Collected data:
BEGIN
$ cat config.mk
export PLATFORM = sky130hd
export DESIGN_NAME = dcs_regs
export DESIGN_NICKNAME = d
export VERILOG_FILES = /design/src/pkg/dcs_pkg.sv /design/src/core/dcs_lowflags.sv /design/src/core/dcs_regs.sv
export SDC_FILE = /design/constraint.sdc
export NUM_CORES = 1
export LEC_CHECK = 0
export BUFFER_PORTS_ARGS = -buffer_cell sky130_fd_sc_hd__buf_2
export CAP_MARGIN = 20
export CORE_UTILIZATION = 40
export CTS_CLUSTER_DIAMETER = 80
export DETAILED_ROUTE_END_ITERATION = 8
export PLACE_DENSITY = 0.83
export SYNTH_ARGS = -nofsm -noshare
export SYNTH_HDL_FRONTEND = slang
export SYNTH_SLANG_ARGS = --single-unit
$ cat constraint.sdc
create_clock -name ref_clk -period 1.5 [get_ports ref_clk]
set_input_delay 0.225 -clock ref_clk [delete_from_list [all_inputs] [get_ports ref_clk]]
set_output_delay 0.225 -clock ref_clk [all_outputs]
set_load 0.05 [all_outputs]
$ cat src/pkg/dcs_pkg.sv
// constants and types for the debug control and status register pair
//
// What this block does
// - debug_enable bit gates background mode entry
// - special single chip reset sets debug_enable
// - debug_mode_active set on entry, cleared on exit
// - special single chip reset sets debug_mode_active
// - continue_in_stop selects stop clocks when enabled
// - writes to continue_in_stop ignored in stop
// - steal bit picks free-cycle wait or next cycle with ack on; with ack off accesses always take the next cycle
// - clock switch sets once, cleared only by reset
// - unsecured_status follows security, not writable
// - erase pending set by command, cleared on done
// - other low flags clear only by writing one
// - host_overrun_flag cleared only by sync
// - failed commands, and commands setting a flag other than ram write fault, get long acknowledge
// - first acknowledge after wait or stop is long
// - pin overrun defers long acknowledge until byte received
// - unimplemented opcode illegal flag gives no long acknowledge
// - wait flag clear blocked while in wait
// - stop flag set only when enabled, clear outside stop
// - ram write fault flag set on double fault
// - overrun set on early command, suppresses accesses
// - no_response_flag forces data bytes to 0xEE
package dcs_pkg;
	// ----------------------------------------------------------------
	// register field positions
	// ----------------------------------------------------------------
	localparam int HI_ENABLE   = 7;
	localparam int HI_ACTIVE   = 6;
	localparam int HI_CIS      = 5;
	localparam int HI_STEAL    = 3;
	localparam int HI_SERIAL_CLOCK_SOURCE_SELECT    = 2;
	localparam int HI_UNSECURED_STATUS    = 1;
	localparam int HI_ERASE    = 0;
	localparam int LO_WAIT     = 7;
	localparam int LO_STOP     = 6;
	localparam int LO_RAM_WRITE_FAULT_FLAG    = 5;
	localparam int LO_HOST_OVERRUN_FLAG    = 4;
	localparam int LO_NO_RESPONSE_FLAG   = 3;
	localparam int LO_ILLEGAL_COMMAND_FLAG   = 2;
	localparam int LO_SPARE    = 1;
	localparam int LO_SPARE0   = 0;
	// ----------------------------------------------------------------
	// values
	// ----------------------------------------------------------------
	localparam logic [7:0] NO_RESPONSE_FLAG_BYTE   = 8'hEE;
	localparam logic [7:0] HI_WR_MASK    = 8'hAC;  // bits 7,5,3,2
	localparam logic [7:0] LO_W1C_MASK   = 8'hEF;  // all but bit 4
	localparam int         STEAL_TIMEOUT = 512;
	localparam int         SERIAL_CLOCK_SOURCE_SELECT_WAIT    = 150;
	// ----------------------------------------------------------------
	// acknowledge length state
	// ----------------------------------------------------------------
	typedef enum logic [1:0]
	{
		DCS_ACK_NORMAL  = 2'b00,
		DCS_ACK_LONG    = 2'b01,
		DCS_ACK_DEFER   = 2'b11
	} dcs_ack_t;
endpackage

$ cat src/core/dcs_lowflags.sv
// sticky flag bank of the low status register
`timescale 1ns/100ps
module dcs_lowflags
	import dcs_pkg::*;
#(
	parameter int W = 8
)
(
	input  wire logic         ref_clk,
	input  wire logic         rst_b,
	input  wire logic [W-1:0] set_ev,      // hardware set events
	input  wire logic [W-1:0] clr_req,     // write-one clear requests
	input  wire logic [W-1:0] clr_block,   // clear not allowed now
	output logic      [W-1:0] flags
);
	logic [W-1:0] next_flags;  // next flag values

	// set wins over clear in the same cycle
	always_comb
	begin
		next_flags = (flags & ~(clr_req & ~clr_block)) | set_ev;
	end

	// register the flags
	always_ff @(posedge ref_clk)
	begin
		if (!rst_b)
			flags <= '0;
		else
			flags <= next_flags;
	end
endmodule

$ cat src/core/dcs_regs.sv
// control and status register pair of the background debug controller
`timescale 1ns/100ps
module dcs_regs
	import dcs_pkg::*;
(
	input  wire logic       ref_clk,
	input  wire logic       rst_b,
	input  wire logic       special_single_chip,  // mode strap, sampled at release
	input  wire logic       soft_reset,           // soft reset pulse
	input  wire logic       hi_wr,                // write high register command
	input  wire logic       lo_wr,                // write low register command
	input  wire logic [7:0] wr_data,              // command data byte
	input  wire logic       bdm_enter,            // entering background mode
	input  wire logic       bdm_exit,             // exit sequence
	input  wire logic       in_stop,              // device in stop mode
	input  wire logic       stop_request,         // cpu requests stop
	input  wire logic       in_wait,              // device in wait mode
	input  wire logic       wait_enter,           // entering wait mode
	input  wire logic       secure,               // device secured
	input  wire logic       erase_cmd,            // mass erase command
	input  wire logic       erase_done,           // mass erase sequence done
	input  wire logic       ram_dfault,           // ecc double fault on debug write
	input  wire logic       early_cmd,            // command before previous done
	input  wire logic       pin_overrun,          // host low during pending ack
	input  wire logic       byte_received,        // whole byte after overrun edge
	input  wire logic       sync_pulse,           // host sync pulse
	input  wire logic       no_response_flag_ev,            // access did not complete
	input  wire logic       illegal_command_flag_ev,            // illegal command, other cause
	input  wire logic       illegal_command_flag_unimpl,        // unimplemented opcode
	input  wire logic       ack_enabled,          // acknowledge handshake on
	input  wire logic       ack_now,              // acknowledge being issued
	input  wire logic       cmd_failed,           // current command not executed right
	input  wire logic [7:0] access_data,          // raw data byte of access
	output logic      [7:0] ctrl_high,            // high register read value
	output logic      [7:0] ctrl_low,             // low register read value
	output logic      [7:0] access_out,           // data byte returned to host
	output logic            bdm_allowed,          // background mode may be entered
	output logic            restricted_cmds,      // restricted command set only
	output logic            keep_serial_clock,    // keep serial clock in stop
	output logic            keep_all_clocks,      // keep all clocks in stop
	output logic            steal_next_cycle,     // accesses take next bus cycle
	output logic            fast_clock_select,    // serial clock from fast clock
	output logic            access_suppress,      // internal accesses suppressed
	output logic            long_ack              // current acknowledge is long
);
	// ----------------------------------------------------------------
	// high register state
	// ----------------------------------------------------------------
	logic enable, next_enable;      // debug_enable
	logic active, next_active;      // debug_mode_active
	logic cis, next_cis;            // continue_in_stop
	logic steal, next_steal;        // immediate access select
	logic serial_clock_source_select, next_serial_clock_source_select;        // serial_clock_source_select
	logic erase, next_erase;        // mass erase pending
	logic strap_done, next_strap_done;  // strap sampled once after release
	logic [7:0] lo_flags;           // w1c flag bank
	logic host_overrun_flag, next_host_overrun_flag;        // host_overrun_flag
	dcs_ack_t ack_st, next_ack_st;  // acknowledge length tracking
	logic [7:0] lo_set, lo_clr, lo_blk;
	logic [1:0] ws_seen, next_ws_seen;  // wait, stop long ack already given

	// next values of the high register
	always_comb
	begin
		next_strap_done = 1'b1;
		next_enable = enable;
		next_active = active;
		next_cis    = cis;
		next_steal  = steal;
		next_serial_clock_source_select  = serial_clock_source_select;
		next_erase  = erase;
		// strap caught by a clocked process after release, not in reset
		if (!strap_done && special_single_chip)
		begin
			next_enable = 1'b1;
			next_active = 1'b1;
		end
		if (hi_wr)
		begin
			next_enable = wr_data[HI_ENABLE];
			next_steal  = wr_data[HI_STEAL];
			if (!in_stop)
				next_cis = wr_data[HI_CIS];
			if (wr_data[HI_SERIAL_CLOCK_SOURCE_SELECT])
				next_serial_clock_source_select = 1'b1;
		end
		// bit 6 is hardware only; exit clears, entry sets and wins
		if (bdm_exit)
			next_active = 1'b0;
		if (bdm_enter && next_enable)
			next_active = 1'b1;
		// erase pending: set only by command, set wins over completion
		if (erase_done || soft_reset)
			next_erase = 1'b0;
		if (erase_cmd)
			next_erase = 1'b1;
	end

	// register the high register
	always_ff @(posedge ref_clk)
	begin
		if (!rst_b)
		begin
			strap_done <= 1'b0;
			enable     <= 1'b0;
			active     <= 1'b0;
			cis        <= 1'b0;
			steal      <= 1'b0;
			serial_clock_source_select      <= 1'b0;
			erase      <= 1'b0;
		end
		else
		begin
			strap_done <= next_strap_done;
			enable     <= next_enable;
			active     <= next_active;
			cis        <= next_cis;
			steal      <= next_steal;
			serial_clock_source_select      <= next_serial_clock_source_select;
			erase      <= next_erase;
		end
	end

	// ----------------------------------------------------------------
	// low register flags
	// ----------------------------------------------------------------
	// set and clear terms per bit; bit 4 lives outside the bank
	always_comb
	begin
		lo_set = 8'h00;
		lo_set[LO_WAIT]   = wait_enter;
		lo_set[LO_STOP]   = stop_request & enable;
		lo_set[LO_RAM_WRITE_FAULT_FLAG]  = ram_dfault;
		lo_set[LO_NO_RESPONSE_FLAG] = no_response_flag_ev;
		lo_set[LO_ILLEGAL_COMMAND_FLAG] = illegal_command_flag_ev | illegal_command_flag_unimpl;
		lo_clr = lo_wr ? (wr_data & LO_W1C_MASK) : 8'h00;
		lo_blk = 8'h00;
		lo_blk[LO_WAIT] = in_wait;
		lo_blk[LO_STOP] = in_stop;
		lo_blk[LO_HOST_OVERRUN_FLAG] = 1'b1;
	end

	dcs_lowflags #(.W(8)) u_flags
	(
		.ref_clk   (ref_clk),
		.rst_b     (rst_b),
		.set_ev    (lo_set),
		.clr_req   (lo_clr),
		.clr_block (lo_blk),
		.flags     (lo_flags)
	);

	// overrun: set by early command or pin overrun, only sync clears
	always_comb
	begin
		next_host_overrun_flag = host_overrun_flag;
		if (sync_pulse)
			next_host_overrun_flag = 1'b0;
		if (early_cmd || pin_overrun)
			next_host_overrun_flag = 1'b1;
	end

	always_ff @(posedge ref_clk)
	begin
		if (!rst_b)
			host_overrun_flag <= 1'b0;
		else
			host_overrun_flag <= next_host_overrun_flag;
	end

	// ----------------------------------------------------------------
	// acknowledge length
	// ----------------------------------------------------------------
	// a pin overrun defers the long pulse until a whole byte arrives
	always_comb
	begin
		next_ack_st  = ack_st;
		next_ws_seen = ws_seen;
		if (!lo_flags[LO_WAIT])
			next_ws_seen[0] = 1'b0;
		if (!lo_flags[LO_STOP])
			next_ws_seen[1] = 1'b0;
		case (ack_st)
			DCS_ACK_NORMAL:
				if (pin_overrun)
					next_ack_st = DCS_ACK_DEFER;
			DCS_ACK_DEFER:
				if (byte_received)
					next_ack_st = DCS_ACK_LONG;
			DCS_ACK_LONG:
				if (sync_pulse)
					next_ack_st = DCS_ACK_NORMAL;
			default:
				next_ack_st = DCS_ACK_NORMAL;
		endcase
		if (ack_now && ack_enabled)
		begin
			if (lo_flags[LO_WAIT])
				next_ws_seen[0] = 1'b1;
			if (lo_flags[LO_STOP])
				next_ws_seen[1] = 1'b1;
		end
	end

	always_ff @(posedge ref_clk)
	begin
		if (!rst_b)
		begin
			ack_st  <= DCS_ACK_NORMAL;
			ws_seen <= 2'b00;
		end
		else
		begin
			ack_st  <= next_ack_st;
			ws_seen <= next_ws_seen;
		end
	end

	// long when this command sets no_response_flag or the illegal flag, or fails; unimplemented opcode excluded
	always_comb
	begin
		long_ack = 1'b0;
		if (ack_enabled && ack_now)
		begin
			if (no_response_flag_ev || illegal_command_flag_ev || cmd_failed)
				long_ack = 1'b1;
			if (lo_flags[LO_WAIT] && !ws_seen[0])
				long_ack = 1'b1;
			if (lo_flags[LO_STOP] && !ws_seen[1])
				long_ack = 1'b1;
			if (ack_st == DCS_ACK_LONG || (host_overrun_flag && ack_st == DCS_ACK_NORMAL))
				long_ack = 1'b1;
			if (illegal_command_flag_unimpl && !illegal_command_flag_ev)
				long_ack = 1'b0;
			if (ack_st == DCS_ACK_DEFER)
				long_ack = 1'b0;
		end
	end

	// ----------------------------------------------------------------
	// read values and control outputs
	// ----------------------------------------------------------------
	always_ff @(posedge ref_clk)
	begin
		if (!rst_b)
		begin
			ctrl_high  <= 8'h00;
			ctrl_low   <= 8'h00;
			access_out <= 8'h00;
		end
		else
		begin
			// bit 4 of high always zero
			ctrl_high <= {next_enable, next_active, next_cis, 1'b0, next_steal,
				next_serial_clock_source_select, ~secure, next_erase};
			ctrl_low  <= {lo_flags[7:5], host_overrun_flag, lo_flags[3:0]};
			access_out <= lo_flags[LO_NO_RESPONSE_FLAG] ? NO_RESPONSE_FLAG_BYTE : access_data;
		end
	end

	assign bdm_allowed       = enable;
	assign restricted_cmds   = ~enable;
	assign keep_serial_clock = enable & in_stop;
	assign keep_all_clocks   = enable & cis & in_stop;
	assign steal_next_cycle  = steal | ~ack_enabled;
	assign fast_clock_select = serial_clock_source_select;
	assign access_suppress   = host_overrun_flag;
endmodule

==> results of run 1 <==
logic make-up after synthesis:
family                     synth area share, %
and+or+nand+nor                           18.3
DFF                                       53.9
AOI/OAI and AO/OA                         13.3
buffers and inverters                     7.48
muxes                                     2.99
adders and majority gates                 3.74
other                                    0.280
placed cells by master, fill, tap and decap left out:
cell type	instances
nor2_1	2
ha_4	3
o31a_1	1
inv_4	2
and2_1	9
a222oi_1	2
bufinv_16	1
a211oi_4	1
nor2b_1	13
nand3b_1	1
and3b_1	2
o2bb2ai_1	1
buf_6	1
buf_2	69
clkinv_1	1
clkinv_2	1
dfxtp_1	33
a21oi_1	7
dfxtp_4	1
dfxtp_2	2
o21a_1	6
nand2b_1	5
and3_1	1
o311a_1	1
mux2i_1	4
nand3_1	1
clkinvlp_4	1
ha_1	1
buf_4	9
conb_1	1
a21boi_0	4
inv_1	5
nand2_1	7
nor4_1	1
a211oi_1	1
clkbuf_4	6
o21ai_0	1
per-stage QoR:
step	util [%]	setup slack, ns
final	61.1	-0.245
after global routing	61.1	-0.363
after global placement	56.2	-0.00536
after floorplan	-	0.0481
after CTS	60.6	-0.250
after detailed placement	56.2	-0.00630
state kept, by name (all words and copies together), names as in the netlist:
name             cells
ctrl_low             8
u_flags.flags        7
ctrl_high            6
strap_done           1
ack_st               2
ws_seen              2
access_suppress      1
access_out           8
bdm_allowed          1
repair_timing:
item                                    CTS  global route
setup buffers                             2             0
endpoints found under the setup margin    1             4
hold buffers                              0             0
pin swaps                                 4             1
resized for setup                        13             3
power by group:
part	leakage [nW]	internal [mW]	total (mW)	switching (mW)
sequential	0.299	1.04	1.10	0.0596
clock	0.0412	0.347	0.672	0.325
combinational	0.583	0.343	0.770	0.428
total	0.923	1.73	2.54	0.812
path summary, 6_finish.rpt:
kind | startpoint | to | slack [ns]
worst min register to register | u_flags.flags[0]$_SDFF_PN0_ | ctrl_low[0]$_SDFF_PN0_ | 0.46
worst max-delay path | ack_st[0]$_SDFFE_PN0P_ | long_ack | -0.25
worst min-delay path | secure | ctrl_high[1]$_SDFF_PN0_ | 0.03
worst max register to register | ack_st[0]$_SDFFE_PN0P_ | ack_st[0]$_SDFFE_PN0P_ | 0.10
synth_stat cells, drive strengths merged:
master / n / share of area (%)
a211oi: 2 / 1.1
a21boi: 4 / 2.2
a21oi: 7 / 2.6
a222oi: 2 / 1.5
and2: 9 / 4.2
and3: 1 / 0.47
and3b: 2 / 1.3
buf: 9 / 4.7
clkbuf: 2 / 0.56
clkinv: 1 / 0.28
conb: 1 / 0.28
dfxtp: 36 / 54
ha: 4 / 3.7
inv: 7 / 2.0
mux2i: 4 / 3.0
nand2: 7 / 2.0
nand2b: 5 / 2.3
nand3: 1 / 0.37
nand3b: 1 / 0.56
nor2: 2 / 0.56
nor2b: 13 / 6.1
nor4: 1 / 0.47
o21a: 6 / 3.4
o21ai: 1 / 0.37
o2bb2ai: 1 / 0.65
o311a: 1 / 0.75
o31a: 1 / 0.65
final cells by class:
| type | instances | area (um2) |
|---|---|---|
| inverter | 8 | 35.0 |
| clock buffer | 5 | 37.5 |
| fill | 286 | 1210 |
| multi-input combinational | 76 | 567 |
| clock inverter | 3 | 42.5 |
| timing repair buffer | 80 | 432 |
| sequential | 36 | 727 |
| tap | 44 | 55.1 |
per-layer routing:
layer,track usage [%],routed length (um)
met1,20.2,1320
met2,31.3,1450
met3,5.84,181
met4,6.98,12
met5,0,0
worst max-delay path, cell delays in order (launching register included):
cell and delay [ns]:
dfxtp_4 0.40, inv_4 0.05, ha_4 0.15, a222oi_1 0.21, buf_4 0.17, a211oi_4 0.05
buf_6 0.15
==> summary.txt, run 1 <==
Run status
  • Status: finished with violations
  • Failing checks: negative setup slack

Global routing
  • Largest net degree at the start of global routing: 20
  • Initial antenna violation count: 0
  • Number of global-route vias before repair: 1065
  • First-pass GRT wire length: 4.61 mm
  • GRT Overall Usage: 18.0%
  • GRT overflow: 0

Setup path
  • Worst-path maximum fanout: 3
  • Worst setup SP type: flip-flop
  • CP endpoint kind: output port
  • Crit path DAT: 1.52 ns
  • Critical path type: flip-flop to output port
  • Req. time, crit path: 1.27 ns
  • Reg2reg path depth: 5

Yosys
  • Syn Std Cell Area: 0.00134 mm2
  • Synth Register Bits: 36
  • Sequential fraction of the synthesis area: 53.9%
  • Syn Nets: 177
  • Avg Cell Area, Syn: 10.2 um2
  • Yosys cell types: 28
  • Yosys warnings: 0
  • Post-Synthesis Cells: 131

Timing
  • Max Fclk: 0.573 GHz
  • Fin crit share: 116%
  • Minimum clock period: 1.75 ns
  • Setup slack after layout: -0.245 ns
  • Final setup fails: 1
  • Final Hold Fails: 0
  • Slew Viols, Final: 0
  • Setup TNS: -0.245 ns
  • Final hold slack: 0.0341 ns
  • RSZ-0062 raised after global routing: true
  • Clock Skew: 0.00319 ns

Detailed routing
  • Vias per inst: 4.52
  • Drt pass-1 iters: 4
  • WL final: 2.97 mm
  • Via count: 1140
  • Residual DRC: 0
  • Routed length per instance: 11.8 um
  • Antenna-violating nets left: 0
  • Starting DRT DRC Count: 43

Cells and area
  • Cell area after layout: 0.00190 mm2
  • ANT cells: 0
  • Area grow syn2layout: 41.7%
  • Layout Cells excl Fill: 252
  • Layout cells sized above 1: 46.6%
  • Final net count: 253

Placement
  • Placer Congestion: 0.694
  • Final HPWL DP: 2.19 mm
  • Placed insts: 242
  • Area after DPL: 0.00174 mm2
  • PortBufs: 71

Clock tree
  • Maximum clock path buffer count: 2
  • TritonCTS clock tree: done
  • Number of H-tree levels: 2
  • Clock Pin Slew Worst Setup and Hold Paths: 0.11 ns
  • Clock latency at the later pin of the worst-skew pair: 0.34 ns
  • CTS buffer count: 5
  • CTS Root Cell: clkbuf_4
  • CTS sink count: 36

Min path
  • Hold Path Class: input pin to flip-flop
  • Hold depth: 2

Flow run
  • Max Cap Viol: 0

Floorplan
  • Die ar.: 0.00358 mm2
  • Core area: 0.00310 mm2
  • Die Ht: 59.8 um
  • Starting Density: 43.1%
  • FP Rows: 20
  • Die width: 59.8 um
  • # IOs: 74

Pwr
  • P_leak: 0.923 nW
  • P per Cell Area: 1340 mW/mm2
  • Total power draw: 2.54 mW
  • Worst ir drop on vdd: 0.806 mV
Note: power is estimated with default switching activity, not from simulation.
==> inputs of run 2 (changes only) <==
==> constraint.sdc (replaced) <==
create_clock -name ref_clk -period 1.5 [get_ports ref_clk]
set_input_delay 0.3 -clock ref_clk [delete_from_list [all_inputs] [get_ports ref_clk]]
set_output_delay 0.3 -clock ref_clk [all_outputs]
set_load 0.05 [all_outputs]
==> run 2 against run 1 <==
Effect of this change:
- the run still ends with negative setup slack left
- combinational power decreased by 2%
- count of clock-buffer cells in the layout unchanged
- global-route usage increased by 0.054 points
- final area decreased by 1.5%
- first-iteration DRC count increased by 12%
- critical path depth unchanged
- via count increased by 0.61%
- clock power decreased by 22%
- sequential power about the same
- register-to-register slack about the same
END
Only the lines from the first line of the records through the one containing "export NUM_CORES = 1" should be reproduced, exactly, with both of them included.

$ cat config.mk
export PLATFORM = sky130hd
export DESIGN_NAME = dcs_regs
export DESIGN_NICKNAME = d
export VERILOG_FILES = /design/src/pkg/dcs_pkg.sv /design/src/core/dcs_lowflags.sv /design/src/core/dcs_regs.sv
export SDC_FILE = /design/constraint.sdc
export NUM_CORES = 1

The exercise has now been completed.